Input Specification:
Each input file contains one test case. For each case, the first line gives a positive integer N (≤30), the total number of nodes in the binary tree. The second line gives the inorder sequence and the third line gives the postorder sequence. All the numbers in a line are separated by a space.

Output Specification:
For each test case, print the zigzagging sequence of the tree in a line.

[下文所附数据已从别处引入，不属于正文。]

`src/hw/cpuPkg.sv`:
```
`default_nettype none

package cpuPkg;

    localparam int WORD_SIZE  = 16;
    localparam int NUM_REGS   = 4;
    localparam int MEM_WORDS  = 256;
    localparam int MEM_ADDR_W = $clog2(MEM_WORDS);

    typedef logic [WORD_SIZE-1:0] word_t;
    typedef logic [$clog2(NUM_REGS)-1:0] regIdx_t;

    // JAL and JRL write their return address here
    localparam regIdx_t LINK_REG = 2'd2;

    localparam logic [3:0] OP_BNE   = 4'd0;
    localparam logic [3:0] OP_BEQ   = 4'd1;
    localparam logic [3:0] OP_BGZ   = 4'd2;
    localparam logic [3:0] OP_BLZ   = 4'd3;
    localparam logic [3:0] OP_ADI   = 4'd4;
    localparam logic [3:0] OP_ORI   = 4'd5;
    localparam logic [3:0] OP_LHI   = 4'd6;
    localparam logic [3:0] OP_LWD   = 4'd7;
    localparam logic [3:0] OP_SWD   = 4'd8;
    localparam logic [3:0] OP_JMP   = 4'd9;
    localparam logic [3:0] OP_JAL   = 4'd10;
    localparam logic [3:0] OP_RTYPE = 4'd15;

    localparam logic [5:0] FN_ADD = 6'd0;
    localparam logic [5:0] FN_SUB = 6'd1;
    localparam logic [5:0] FN_AND = 6'd2;
    localparam logic [5:0] FN_ORR = 6'd3;
    localparam logic [5:0] FN_NOT = 6'd4;
    localparam logic [5:0] FN_TCP = 6'd5;
    localparam logic [5:0] FN_SHL = 6'd6;
    localparam logic [5:0] FN_SHR = 6'd7;
    localparam logic [5:0] FN_JPR = 6'd25;
    localparam logic [5:0] FN_JRL = 6'd26;
    localparam logic [5:0] FN_WWD = 6'd28;
    localparam logic [5:0] FN_HLT = 6'd29;

    typedef struct packed {
        logic [3:0] opcode;
        regIdx_t    rs;
        regIdx_t    rt;
        regIdx_t    rd;
        logic [5:0] func;
    } rType_t;

    typedef struct packed {
        logic [3:0] opcode;
        regIdx_t    rs;
        regIdx_t    rt;
        logic [7:0] imm;
    } iType_t;

    typedef struct packed {
        logic [3:0]  opcode;
        logic [11:0] target;
    } jType_t;

    typedef union packed {
        rType_t rType;
        iType_t iType;
        jType_t jType;
    } instr_u;

    typedef enum logic [3:0] {
        ALU_ADD, ALU_SUB, ALU_AND, ALU_OR, ALU_NOT, ALU_TCP, ALU_SHL, ALU_SHR, ALU_PASS_B
    } aluOp_e;

    typedef struct packed {
        logic regWrite, memToReg, memWrite, memRead, wwd;
        logic isBranch, isJumpReg, isJumpImm, isLink, isHalt;
        logic aluSrcImm, useRs, useRt;
    } ctrl_t;

    typedef enum logic [1:0] {FWD_REG, FWD_EXMEM, FWD_MEMWB} fwdSel_e;

    // pcNext is the address of the following instruction
    typedef struct packed {
        logic   valid;
        word_t  pcNext;
        instr_u instr;
    } ifId_t;

    typedef struct packed {
        logic    valid;
        ctrl_t   ctrl;
        word_t   pcNext;
        instr_u  instr;
        word_t   rsData;
        word_t   rtData;
        word_t   imm;
        regIdx_t rd;
    } idEx_t;

    typedef struct packed {
        logic    valid;
        ctrl_t   ctrl;
        word_t   aluOut;
        word_t   storeData;
        regIdx_t rd;
    } exMem_t;

    typedef struct packed {
        logic    valid;
        ctrl_t   ctrl;
        word_t   aluOut;
        word_t   memData;
        regIdx_t rd;
    } memWb_t;

    // Everything the hazard unit looks at
    typedef struct packed {
        regIdx_t exRs, exRt, memRd, wbRd, idRs, idRt, exRd;
        logic    exUseRs, exUseRt, memRegWrite, wbRegWrite;
        logic    idUseRs, idUseRt, exMemRead;
    } hazSrc_t;

endpackage

`default_nettype wire

```
`src/hw/hazardUnit.sv`:
```
`default_nettype none

module hazardUnit
    import cpuPkg::*;
(
    input  wire regIdx_t exRs,
    input  wire regIdx_t exRt,
    input  wire logic    exUseRs,
    input  wire logic    exUseRt,
    input  wire regIdx_t memRd,
    input  wire regIdx_t wbRd,
    input  wire logic    memRegWrite,
    input  wire logic    wbRegWrite,
    input  wire regIdx_t idRs,
    input  wire regIdx_t idRt,
    input  wire logic    idUseRs,
    input  wire logic    idUseRt,
    input  wire logic    exMemRead,
    input  wire regIdx_t exRd,
    output fwdSel_e      fwdA,
    output fwdSel_e      fwdB,
    output logic         stall
);

    // Younger producer in EX/MEM wins over MEM/WB
    function automatic fwdSel_e pickSrc(logic used, regIdx_t src, logic memWr, regIdx_t mRd,
                                        logic wbWr, regIdx_t wRd);
        if (used && memWr && mRd == src) return FWD_EXMEM;
        if (used && wbWr && wRd == src) return FWD_MEMWB;
        return FWD_REG;
    endfunction

    assign fwdA = pickSrc(exUseRs, exRs, memRegWrite, memRd, wbRegWrite, wbRd);
    assign fwdB = pickSrc(exUseRt, exRt, memRegWrite, memRd, wbRegWrite, wbRd);

    // Load in execute feeding the instruction in decode
    assign stall = exMemRead && ((idUseRs && idRs == exRd) || (idUseRt && idRt == exRd));

endmodule

`default_nettype wire

```
`config.mk`:
```
export PLATFORM = sky130hd
export DESIGN_NAME = hazardUnit
export DESIGN_NICKNAME = d
export VERILOG_FILES = /design/src/hw/cpuPkg.sv /design/src/hw/hazardUnit.sv
export SDC_FILE = /design/constraint.sdc
export NUM_CORES = 1
export LEC_CHECK = 0
export BUFFER_PORTS_ARGS = -buffer_cell sky130_fd_sc_hd__buf_2
export CORE_AREA = 2 2 39 41
export DETAILED_ROUTE_END_ITERATION = 10
export DIE_AREA = 0 0 41 43
export SYNTH_ARGS = -nofsm -noshare
export SYNTH_HDL_FRONTEND = slang
export SYNTH_SLANG_ARGS = --single-unit
```
`constraint.sdc`:
```
create_clock -name vclk -period 0.8
set_input_delay 0.08 -clock vclk [all_inputs]
set_output_delay 0.08 -clock vclk [all_outputs]
set_load 0.01 [all_outputs]
```
==> results.txt <==
* Result of the run: complete, but fails checks
* Failing checks: negative setup slack
- Post-synthesis share of cell area spent on and, or, nand and nor gates: between 40 and 50%
- Final hold slack: around 0.5 ns
* Number of hold violations in the final report: 0
* Multiplexer fraction of the synthesized cell area: 0%
* Core region area: between 0.001 and 0.0015 mm2
- By instance count, the leading cell after synthesis is sky130_fd_sc_hd__xor2_1.
- Global routing consumed, on the met1 layer, under 10% of the routing resources.
- The clock network accounts for 0% of the total power.
- The first routing iteration left 2 violations.
- In the final layout, flip-flops and latches occupy 0 um2.
- Global-route total usage across every layer: ~6.3%
- Antenna-violating nets left: 0
- Hold repair after CTS inserted 0 buffers.
- Summed over all cells, the static leakage comes to approximately 0.21 nW.
* Fin Setup TNS: -0.01147 ns
- Total power density per cell area: a little under 500 mW/mm2
* Switching share of power: 41.34%
- For met3 alone, demand over resource in global routing was 0%.
* Commonest cells post-synth: sky130_fd_sc_hd__xor2_1, sky130_fd_sc_hd__nor3_2, sky130_fd_sc_hd__xnor2_1, sky130_fd_sc_hd__nand2_1
* Routability Congestion: 0.6061
- In this run the worst path has a maximum fanout of 2.
- For this configuration, the core starts out at a cell density of about 13%.
- Of the total synthesized cell area, the portion taken by full adders, half adders and majority gates is 0%.
- In this run the core area contains 14 standard-cell rows.
- Buffers placed on the I/O ports in this run total 26.
- The final-report max-slew violation count came to 0.
* Fillcell total: approximately 150
- In this run, the combinational gates consume 100.0% of the power.
- Dividing the detail-routed wire length by the instance count gives between 8 and 9 um.
* Int Pwr: 0.0001213 W
- Wire length of the first global-routing pass: roughly 850 um
- Most area-consuming cells after synthesis: sky130_fd_sc_hd__xor2_1, sky130_fd_sc_hd__nor3_2, sky130_fd_sc_hd__xnor2_1
- Vias: roughly 260
* Routed via count divided by cell count: between 3 and 4
- Antenna cells: 0
- Max capacitance violation total: 0
- Final Setup Violations: 2
* Critical path class: in2out
- Worst max-slew margin expressed relative to the limit: between 80 and 90%
- Height of the die: 43 um
- Most heavily used metal layer in global routing: met2
* Seq pwr share: 0%
- Combinational family with the most area after synthesis: XOR/XNOR gates
- The share of the Yosys chip area taken by registers is 0%.
* Synthesized cell area: roughly 190 um2
- Number of distinct standard cells referenced by the synthesized netlist: 8
- Total wirelength of the detailed-routed design: ~560 um
- Setup repair after global routing could not meet its margin everywhere.
- Buffers added to address setup during post-CTS repair amount to 0.
* Mean Syn Cell Area: 7.457 um2
- Synthesis produced a netlist with a net count of 46.
* Compound-Gate Fraction of Synth Area: a little under a tenth
* Critical path startpoint category: input port
- Routing usage on met2: a little under an eighth
- FMAX: between 1 and 1.5 GHz
- Yosys warning total: 0
- Final min period: between 0.8 and 0.9 ns
* Final period util: 101.3%
- After Yosys synthesis, XOR and XNOR cells account for 46.98% of the synthesized area.
* Number of clock buffer instances in the layout: 0
- For the worst setup path, the data arrival time is 0.73 ns.
- The worst-case IR drop observed on VDD is approximately 0.16 mV.
- First-pass iteration count of the detailed router: 2
* Power, Total: approximately 0.00021 W
- Fraction of layout cells with a size suffix above 1: roughly 71%
* Residual DRC: 0
* Synthesized netlist cell count: 25
* IO Count: 26
* Worst hold-check path type: in2out
- STA classifies the critical path endpoint as an output pin.
* Slew at the pin closest to its max-slew limit: 0.1962 ns
- Entering global routing, the biggest net connects 5 pins.
* WP data required: 0.72 ns
* Fin worst setup slack: -0.01028 ns
- Initial antenna violation count: 0
- Biggest area consumer among synthesized cells: sky130_fd_sc_hd__xor2_1
* Sequential cell count: 0
- Post-layout net count: 74
* Fraction of post-synthesis cell area in the top cell type by area: approximately 28%
- At the placement stage, the worst setup path has a slack of -0.09252 ns.
- Switching power total: 0.00008551 W
- The multi-input combinational cells in the finished layout cover a total of about 230 um2.
* Synth-to-Final Area Change: 130.2%
- Number of global-route vias before repair: 242
* Global route overflow: 0
- Die area: between 0.0015 and 0.002 mm2
- Die width: between 40 and 50 um
[placed cells by master, fill, tap and decap left out, drive strengths merged]
cell / n
nand3: 2
xor2: 6
buf: 26
xnor2: 4
nand2: 3
nor3: 4
o2111ai: 2
nor2: 2
and2: 2
[layout make-up]
class                      count  share of cell area [%]
multi-input combinational     25                   52.48
timing repair buffer          26                   42.86
tap                           16                   4.665
[metal layers]
| metal | vias to the layer above | part of all wire (%) |
|---|---|---|
| li1 | 138 | - |
| met1 | 110 | 37 |
| met2 | 9 | 55 |
| met3 | 0 | 7.4 |
| met4 | 0 | 0 |
| met5 | - | 0 |
[stage by stage]
| step | util [%] | area (um2) | cells |
|---|---|---|---|
| after global routing | 31.01 | 429.2 | 67 |
| after floorplan | - | 186.4 | 25 |
| after global placement | 24.32 | 336.6 | 67 |
| after CTS | 27.67 | 382.9 | 67 |
| final | 31.01 | 429.2 | 67 |
| after detailed placement | 24.32 | 336.6 | 67 |
[cell families (layout without fill, tap and decap cells)]
| group | after synthesis | after routing |
|---|---|---|
| AO/OA/AOI/OAI | 2 | 2 |
| XOR/XNOR | 10 | 10 |
| buffers and inverters | 0 | 26 |
| AND/OR/NAND/NOR | 13 | 13 |
[path summary, 6_finish.rpt]
kind | startpoint | end | slack, ns | depth (start not counted)
setup / recovery | memRd[1] | fwdB[1] | -0.01 | 5
hold / removal | memRegWrite | fwdA[0] | 0.51 | 4
[critical path: stages]
cell	delay (ns)
sky130_fd_sc_hd__buf_8	0.10
sky130_fd_sc_hd__xor2_2	0.16
sky130_fd_sc_hd__nor3_2	0.20
sky130_fd_sc_hd__nor3_2	0.05
sky130_fd_sc_hd__buf_2	0.13
[power by group through the flow]
| stage | combinational (W) | clock [W] | sequential, W |
|---|---|---|---|
| floorplan | 0.0000715 | 0 | 0 |
| global placement | 0.000157 | 0 | 0 |
| detailed placement | 0.000158 | 0 | 0 |
| CTS | 0.000183 | 0 | 0 |
| global route | 0.000227 | 0 | 0 |
| finish | 0.000207 | 0 | 0 |
[what timing repair did]
action                     4_1_cts  5_1_grt
setup endpoints to repair        4        5
pin swaps                        9        0
gates resized for setup          9        9
Power figures use the tool's default switching activity.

All the numbers in a line must be separated by exactly one space, and there must be no extra space at the end of the line.

Sample Input:
8
12 11 20 17 1 15 8 5
12 20 17 11 15 8 5 1
Sample Output:
1 11 5 8 17 12 20 15

#include<iostream>
#include<cstdio>
#include<vector>
#include<algorithm>
#include<cmath> 
#include<queue>
#include<string>
using namespace std;
const int maxn=35;
int inorder[maxn];
int postorder[maxn];
struct node{
	int data;
	node* lchild;
	node* rchild;
};
node* newnode(int data){
	node* root=new node;
	root->data=data;
	root->lchild=NULL;
	root->rchild=NULL;
	return root;
}
node* create(int postl,int postr,int inl,int inr){
	if(postl>postr) return NULL;
	int head=postorder[postr];
	node* root=newnode(head);
	int index;
	for(int i=inl;i<=inr;i++){
		if(inorder[i]==head){
			index=i;
			break;
		}
	}
	int left=index-inl;
	root->lchild=create(postl,postl+left-1,inl,inl+left);
	root->rchild=create(postl+left,postr-1,index+1,inr);
	return root;
}
int zorder[maxn];
void BFS(node* root,int n){
	int num=0;
	bool flag=true;
	queue<node*> q;
	vector<node*> v;
	v.push_back(root);
	while(num<n){
		if(flag){
			for(int i=0;i<v.size();i++){
				node* now=v[i];
				if(now->lchild!=NULL) q.push(now->lchild);
				if(now->rchild!=NULL) q.push(now->rchild);
			}
			for(int i=v.size()-1;i>=0;i--){
				node* now=v[i];
				zorder[num++]=now->data;
			}
			v.clear();
			flag=false;
		}
		else{
			while(!q.empty()){
				node* now=q.front();
				zorder[num++]=now->data;
				q.pop();
				if(now->lchild!=NULL) v.push_back(now->lchild);
				if(now->rchild!=NULL) v.push_back(now->rchild);
			}
			flag=true;
		}
	}
}
int main(){
  int n;
  scanf("%d",&n);
  for(int i=0;i<n;i++){
  	scanf("%d",&inorder[i]);
  }
  for(int i=0;i<n;i++){
  	scanf("%d",&postorder[i]);
  }
  node* root=create(0,n-1,0,n-1);
  BFS(root,n);
  for(int i=0;i<n;i++){
  	printf("%d",zorder[i]);
  	if(i!=n-1) printf(" ");
  	else printf("\n");
  }
}

这道题首先需要利用中序遍历和后序遍历来构建二叉树，然后再进行层次遍历的变式输出。
一开始我觉得我的构造肯定会出错，因为我这一块总是记得迷迷糊糊的，但是很意外的是这次我的思路异常清晰。
然后关于“z字遍历”我的做法是这样的，用队列来正向输出，然后用了一个vector来模拟栈来反向输出，用一个bool变量来控制输出类型，每次正向或者反向输出之后都将bool取反，具体操作可以看代码，我觉得这个题我的做法应该是比较优秀的。